Q: As a retiree, my primary investment objective is income. I was thinking of adding some preferred stocks to my portfolio. Is this a smart move, or should I stick with bonds?
Preferred stocks can certainly be a good way to get a high yield in your portfolio. For example, the 10-year U.S. Treasury yields less than 2.8% as of this writing, and even long-term A-rated corporate bonds yield about 5.1% on average.
And it's not difficult to find preferred stocks with significantly higher payouts. Upon a quick check, I found preferred stocks issued by top-notch institutions like JPMorgan Chase, AT&T, and Goldman Sachs that yield 6.6%, 5.6%, and 5.9% respectively.
Having said that, it's important to point out that there's no free lunch in investing. In other words, there's a reason why these fixed-income investments pay such attractive yields.

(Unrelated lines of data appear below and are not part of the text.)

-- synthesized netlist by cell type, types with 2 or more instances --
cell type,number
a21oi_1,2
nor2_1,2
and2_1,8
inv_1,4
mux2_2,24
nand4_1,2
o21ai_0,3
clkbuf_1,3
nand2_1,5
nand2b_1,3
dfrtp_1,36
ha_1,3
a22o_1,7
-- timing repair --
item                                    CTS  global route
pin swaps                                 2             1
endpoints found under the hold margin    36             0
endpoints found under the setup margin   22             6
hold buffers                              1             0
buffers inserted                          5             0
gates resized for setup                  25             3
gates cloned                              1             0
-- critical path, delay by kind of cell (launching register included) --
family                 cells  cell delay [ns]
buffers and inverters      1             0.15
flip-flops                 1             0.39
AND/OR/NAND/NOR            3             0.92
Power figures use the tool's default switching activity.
==> config.mk <==
export PLATFORM = sky130hd
export DESIGN_NAME = pwrt_reset_seq
export DESIGN_NICKNAME = d
export VERILOG_FILES = /design/src/rtl/pwrt_pkg.sv /design/src/rtl/pwrt_counter.sv /design/src/rtl/pwrt_rst_merge.sv /design/src/rtl/pwrt_reset_seq.sv
export SDC_FILE = /design/constraint.sdc
export NUM_CORES = 1
export LEC_CHECK = 0
export BUFFER_PORTS_ARGS = -buffer_cell sky130_fd_sc_hd__buf_2
export CELL_PAD_IN_SITES_DETAIL_PLACEMENT = 0
export CELL_PAD_IN_SITES_GLOBAL_PLACEMENT = 1
export CORE_AREA = 5 5 42 44
export CTS_CLUSTER_DIAMETER = 40
export DETAILED_ROUTE_END_ITERATION = 16
export DIE_AREA = 0 0 47 49
export PLACE_DENSITY_LB_ADDON = 0.1
export SYNTH_ARGS = -nofsm -noshare
export SYNTH_HDL_FRONTEND = slang
export SYNTH_SLANG_ARGS = --single-unit
==> constraint.sdc <==
create_clock -name clk -period 3.89 [get_ports clk]
set_input_delay 0.9725 -clock clk [delete_from_list [all_inputs] [get_ports clk]]
set_output_delay 0.9725 -clock clk [all_outputs]
set_load 0.02 [all_outputs]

For one thing, preferred stock dividends aren't guaranteed. They are paid out of the company's earnings, and while they have priority over common stock when it comes to dividend payments, there have been situations where companies with no earnings choose not to declare preferred stock dividends. In most cases, however, any missed dividends need to be paid back before any dividends at all can be paid to common shareholders (known as "cumulative" preferred stock).
A similar arrangement exists if a company goes through a bankruptcy reorganization or ceases operations altogether. When this happens, preferred stockholders have a subordinate claim to any company assets behind bondholders or other creditors but will have a superior claim to common stockholders.
The bottom line is that like any bond, preferred stock is only as strong as the company that issues it. And because of the subordinate nature, investors can expect a bit more yield than they'd get with a bond investment.